Toutefois, comme expliqué dans son livre L'armée nouvelle, son pacifisme ne résultait pas d'un refus radical de la guerre.

Texte

Publié en 1911, L'armée nouvelle s'insérait dans un vaste projet d'organisation socialiste de la France. Jaurès y prolongeait la longue tradition, née sous la Révolution française, d'apologie d'une armée de milice. En effet, depuis Robespierre, la gauche était restée méfiante vis-à-vis de l'armée de métier à laquelle elle préférait l'idée du peuple en armes.

Au cours du débat sur la durée de l'obligation militaire, depuis la loi de 1872 jusqu'à celle de 1913, Jaurès s'est prononcé en faveur d'un service court et universel. Selon lui, l'allongement de la durée risquait d'enfermer le citoyen soldat dans la condition militaire, en l'isolant dans les casernes et en réduisant l'apprentissage à un simple exercice de dressage. Or une armée, selon Jaurès, devait exprimer l'essence même de la Nation. L'école, plus que la caserne, devait en être l'âme. Pour les officiers installés dans la carrière, Jaurès préconisait une formation acquise à l'université plutôt que dans des écoles militaires : "pour que les officiers soient en communication aisée avec la démocratie, il convient d'en finir avec le régime à la fois aristocratique et claustral des écoles spéciales militaires. C'est dans les universités que le haut enseignement militaire sera donné désormais", écrivait-il dans son ouvrage L'armée nouvelle. L'armée, même dans sa composante professionnelle, ne devait pas constituer un corps séparé dans la nation, mais incarner la nation elle-même.

Toutefois, la pensée militaire de Jaurès ne s'arrêtait pas à la question de la durée et de la nature de la conscription.
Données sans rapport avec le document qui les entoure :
== middle ==
==> flow/design.v <==
module subtractor_16bits(
    input [15:0] a,
    input [15:0] b,
    input bin,
    output [15:0] diff,
    output bout
);
    assign {bout, diff} = a - b - bin;
endmodule
module adder_16bits(
    input [15:0] a,
    input [15:0] b,
    input cin,
    output [15:0] sum,
    output cout
);
    assign {cout, sum} = a + b + cin;
endmodule
module multiplier_16bits(
    input [15:0] a,
    input [15:0] b,
    output [31:0] product
);
    assign product = a * b;
endmodule
module divider_16bits(
    input [15:0] dividend,
    input [15:0] divisor,
    output [15:0] quotient,
    output [15:0] remainder
);
    assign quotient = dividend / divisor;
    assign remainder = dividend % divisor;
endmodule
module dff_16bit (
    input      [15:0] d,
    input             clk,
    input             rstn,
    input             en,
    output reg [15:0] q
);
    always @(posedge clk) begin
        if (!rstn)
            q <= 16'b0;
        else if (en)
            q <= d;
    end
endmodule
module unified_computing_system (
    input      [15:0] d_a,           
    input      [15:0] d_b,           
    input      [1:0]  op_code,       
    input             clk,
    input             rstn,
    input             en_a,           
    input             en_b,           
    input             en_result,      
    input             cin,            
    input             bin,            
    output reg [31:0] result,         
    output reg [15:0] remainder,      
    output reg        cout,           
    output reg        bout,           
    output reg        overflow_flag,  
    output reg        error_flag      
);
    wire [15:0] q_a;            
    wire [15:0] q_b;            
    wire [15:0] sum_result;
    wire        sum_cout;
    wire [15:0] diff_result;
    wire        diff_bout;
    wire [31:0] product_result;
    wire [15:0] quotient_result;
    wire [15:0] remainder_result;
    reg [31:0] temp_result;
    reg [15:0] temp_remainder;
    reg        temp_cout;
    reg        temp_bout;
    reg        temp_overflow;
    reg        temp_error;
    dff_16bit register_a_inst (
        .d   (d_a),
        .clk (clk),
        .rstn(rstn),
        .en  (en_a),
        .q   (q_a)
    );
    dff_16bit register_b_inst (
        .d   (d_b),
        .clk (clk),
        .rstn(rstn),
        .en  (en_b),
        .q   (q_b)
    );
    adder_16bits adder_inst (
        .a   (q_a),
        .b   (q_b),
        .cin (cin),
        .sum (sum_result),
        .cout(sum_cout)
    );
    subtractor_16bits subtractor_inst (
        .a    (q_a),
        .b    (q_b),
        .bin  (bin),
        .diff (diff_result),
        .bout (diff_bout)
    );
    multiplier_16bits multiplier_inst (
        .a      (q_a),
        .b      (q_b),
        .product(product_result)
    );
    divider_16bits divider_inst (
        .dividend (q_a),
        .divisor  (q_b),
        .quotient (quotient_result),
        .remainder(remainder_result)
    );
    always @(*) begin
        temp_result = 32'b0;
        temp_remainder = 16'b0;
        temp_cout = 1'b0;
        temp_bout = 1'b0;
        temp_overflow = 1'b0;
        temp_error = 1'b0;
        case(op_code)
            2'b00: begin  
                temp_result = {16'b0, sum_result};
                temp_cout = sum_cout;
                if ((q_a[15] == q_b[15]) && (sum_result[15] != q_a[15])) begin
                    temp_overflow = 1'b1;
                end
            end
            2'b01: begin  
                temp_result = {16'b0, diff_result};
                temp_bout = diff_bout;
                if ((q_a[15] != q_b[15]) && (diff_result[15] != q_a[15])) begin
                    temp_overflow = 1'b1;
                end
            end
            2'b10: begin  
                temp_result = product_result;
                if (product_result[31:16] != 16'b0 && 
                    product_result[31:16] != 16'hFFFF) begin
                    temp_overflow = 1'b1;
                end
            end
            2'b11: begin  
                if (q_b == 16'b0) begin  
                    temp_result = 32'b0;
                    temp_error = 1'b1;
                end else begin
                    temp_result = {16'b0, quotient_result};  
                    temp_remainder = remainder_result;
                end
            end
            default: begin
            end
        endcase
    end
    always @(posedge clk) begin
        if (!rstn) begin
            result <= 32'b0;
            remainder <= 16'b0;
            cout <= 1'b0;
            bout <= 1'b0;
            overflow_flag <= 1'b0;
            error_flag <= 1'b0;
        end
        else if (en_result) begin
            result <= temp_result;
            remainder <= temp_remainder;
            cout <= temp_cout;
            bout <= temp_bout;
            overflow_flag <= temp_overflow;
            error_flag <= temp_error;
        end
    end
endmodule
clock: 20.9 ns
lec_check: 0
cap_margin: 5
cell_pad_in_sites_detail_placement: 1
cell_pad_in_sites_global_placement: 2
core_margin: 2
core_utilization: 25
gpl_routability_driven: 0
hold_slack_margin: 0.27
max_routing_layer: met4
min_routing_layer: met1
place_density: 0.81
setup_slack_margin: 4.0
slew_margin: 40
run.sh (not shown) runs the stock make flow with config.mk's settings and CLKGATE_MAP_FILE=.
The final report for middle shows a completed flow and a layout that fails verification, specifically negative setup slack.
The following lists how west was set up differently from middle:
- setting CTS_CLUSTER_SIZE to 100 for the first time
- changing CAP_MARGIN from 5 to 20
- removing MIN_ROUTING_LAYER (formerly met1)
- changing SLEW_MARGIN from 40 to 0
- removing MAX_ROUTING_LAYER (formerly met4)
- setting ABC_AREA to 1 for the first time
- setting CTS_CLUSTER_DIAMETER to 367 for the first time
- removing SETUP_SLACK_MARGIN (formerly 4.0)
- setting TNS_END_PERCENT to 5 for the first time
- setting CORE_ASPECT_RATIO to 0.5 for the first time
- removing CELL_PAD_IN_SITES_DETAIL_PLACEMENT (formerly 1)
- removing HOLD_SLACK_MARGIN (formerly 0.27)
- changing the clock period (ns, I/O delays scaled along) from 20.9 to 45.5
Relative to middle, final cell count without fillers has decreased by 69 in west. Of middle and west, only west finishes the flow clean. middle had finished all stages when the layout checks came back failing, citing negative setup slack. Buffer-and-inverter tally for the worst setup path: middle and west compared, higher one is west. Compared with middle, placement density in the core of west is lower. Sort middle and west by worst path arrival time, ascending, and middle comes first. The maximum number of pins on one net before global-route repair reported for west is smaller than that of middle by 29%. west — clock-buffer cell count 3 lower, middle as reference.

========
RTL: the design.v shown in full above, as it stands there.
make LEC_CHECK=0 ABC_AREA=1 CAP_MARGIN=20 CORE_MARGIN=2 CORE_UTILIZATION=67 CTS_CLUSTER_SIZE=97 SLEW_MARGIN=20 finish   # period 30.0 ns
Change:
--- a/flow/config.mk
+++ b/flow/config.mk
@@ -6,8 +6,6 @@
 export NUM_CORES = 4
 export LEC_CHECK = 0
-export ABC_AREA = 1
 export CAP_MARGIN = 20
 export CORE_MARGIN = 2
-export CORE_UTILIZATION = 67
-export CTS_CLUSTER_SIZE = 97
+export CORE_UTILIZATION = 66
 export SLEW_MARGIN = 20
==> flow/constraint.sdc (replaced) <==
create_clock -name core_clock -period 14.1 [get_ports {clk}]
set_input_delay 2.8200 -clock core_clock [delete_from_list [all_inputs] [get_ports {clk}]]
set_output_delay 2.8200 -clock core_clock [all_outputs]
set_load 0.01 [all_outputs]
Now the flow reached the layout checks and failed them: capacitance limit, slew limit, setup timing.
Worst setup slack degrades by 20000 ps.
Cell count went up by about 1.9%.
Synthesized area went down by about 5%.
Synthesized cell count went down by about 17%.
Via count went up by 27%.
First-iteration DRC count went up to 4.0 times its value.
Routed wire length went up by 65%.
Register-to-register slack degrades by 20000 ps.
Critical path depth went down by 114.
Utilization went up by 18 points.
Change:
--- a/flow/config.mk
+++ b/flow/config.mk
@@ -8,4 +8,4 @@
 export CAP_MARGIN = 20
 export CORE_MARGIN = 2
-export CORE_UTILIZATION = 66
+export CORE_UTILIZATION = 69
 export SLEW_MARGIN = 20
==> flow/constraint.sdc (replaced) <==
create_clock -name core_clock -period 25.9 [get_ports {clk}]
set_input_delay 5.1800 -clock core_clock [delete_from_list [all_inputs] [get_ports {clk}]]
set_output_delay 5.1800 -clock core_clock [all_outputs]
set_load 0.01 [all_outputs]
With this change the flow completed and failed the layout checks on setup timing. Non-clock buffer count went down by 381. Count of clock-buffer cells in the layout went up by 1. Cell area went down by roughly a tenth. Worst setup slack is better by 16000 ps. Area after synthesis stays the same. Via count went down by about a fifth.
Change:
--- a/flow/config.mk
+++ b/flow/config.mk
@@ -8,4 +8,4 @@
 export CAP_MARGIN = 20
 export CORE_MARGIN = 2
-export CORE_UTILIZATION = 69
+export CORE_UTILIZATION = 12
 export SLEW_MARGIN = 20
==> flow/constraint.sdc (replaced) <==
create_clock -name core_clock -period 33.5 [get_ports {clk}]
set_input_delay 6.7000 -clock core_clock [delete_from_list [all_inputs] [get_ports {clk}]]
set_output_delay 6.7000 -clock core_clock [all_outputs]
set_load 0.01 [all_outputs]
What happened:
- The changed run went through all stages and came out clean
- cell count rose by 52%
- utilization fell by 71 points
- worst setup slack gets better by 2700 ps

========
Starts from the design.v that is shown in full above.
Settings: LEC_CHECK=0, ABC_AREA=1, CAP_MARGIN=20, CORE_MARGIN=2, CORE_UTILIZATION=69, CTS_CLUSTER_DIAMETER=370, CTS_CLUSTER_SIZE=99, PLACE_DENSITY=0.37, SETUP_SLACK_MARGIN=2.87, SLEW_MARGIN=20, TNS_END_PERCENT=10; clock period 12.7 ns.
The baseline ended with an error in 5_1_grt.
Next try:
==> flow/config.mk (replaced) <==
export PLATFORM = sky130hd
export DESIGN_NAME = unified_computing_system
export DESIGN_NICKNAME = unified_computing_system
export VERILOG_FILES = /design/flow/design.v
export SDC_FILE = /design/flow/constraint.sdc
export NUM_CORES = 4
export LEC_CHECK = 0
export CAP_MARGIN = 20
export CORE_MARGIN = 2
export CORE_UTILIZATION = 40
export SLEW_MARGIN = 20
==> flow/constraint.sdc (replaced) <==
create_clock -name core_clock -period 25.9 [get_ports {clk}]
set_input_delay 5.1800 -clock core_clock [delete_from_list [all_inputs] [get_ports {clk}]]
set_output_delay 5.1800 -clock core_clock [all_outputs]
set_load 0.01 [all_outputs]
=>
- Now the flow produced a clean layout
- synthesized cell count fell by 17%
- die size goes up by 62%
- area after synthesis came out lower by 5.0%
Next try:
--- a/flow/config.mk
+++ b/flow/config.mk
@@ -6,6 +6,8 @@
 export NUM_CORES = 4
 export LEC_CHECK = 0
+export ABC_AREA = 1
 export CAP_MARGIN = 20
 export CORE_MARGIN = 2
 export CORE_UTILIZATION = 40
+export GPL_ROUTABILITY_DRIVEN = 0
 export SLEW_MARGIN = 20
==> flow/constraint.sdc (replaced) <==
create_clock -name core_clock -period 26.0 [get_ports {clk}]
set_input_delay 5.2000 -clock core_clock [delete_from_list [all_inputs] [get_ports {clk}]]
set_output_delay 5.2000 -clock core_clock [all_outputs]
set_load 0.01 [all_outputs]
Result: The new run ran to the end with no violations; routed wire length is lower by 12%; cell count goes up by 12%; utilization fell by 2.4 points; global-route usage shrinks by 5.0 points; non-clock buffer count shrinks by 111; critical path depth increases by 89; final area stays flat; fmax rose by 4.7%; sequential share of layout area stays flat; clock-buffer cell count does not change.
De celle-ci résultaient, en effet, une foule de conséquences d'ordre stratégique et tactique. Dans le débat qui opposait les théoriciens militaires à la veille de la Grande Guerre, Jaurès prit parti en faveur de ceux qui, comme Pétain ou le général de Négrier, contestaient le primat des forces morales pour soutenir une doctrine résolument offensive. Ces militaires avaient tiré les enseignements de la guerre du Transvaal (1899-1902) où les Boers avaient pu tenir l'armée britannique en échec, grâce à leur adaptation au terrain, à l'utilisation intelligente d'un feu individualisé et au déploiement en tirailleurs.

Jaurès, en effet, contestait l'assimilation de l'élan offensif à une pulsion hypnotique qui réduisait le soldat à l'état d'automate ou de "fantôme". Pour obtenir le consentement du combattant, la doctrine offensive privait le soldat de l'intelligence qui faisait de lui un citoyen éclairé et maître de son destin. Jaurès s'opposait ainsi à un entraînement militaire conçu comme un processus d'acquisition d'automatismes, alors que la guerre moderne et la puissance de feu obligeaient selon lui, les soldats à s'adapter aux dispositions du terrain, à s'y déployer avec intelligence et efficacité. Ainsi, Jaurès ne s'est pas opposé à l'idée d'une guerre de défense nationale au cours de laquelle le soldat est "porté et soutenu dans cette crise de la vie par les réserves mystérieuses de volonté et de courage que se prépare une âme d'homme quand, à l'approche de l'épreuve, mais encore maîtresse d'elle-même, elle a échangé avec d'autres âmes le serment de mourir pour une idée", écrivait-il dans L'armée nouvelle.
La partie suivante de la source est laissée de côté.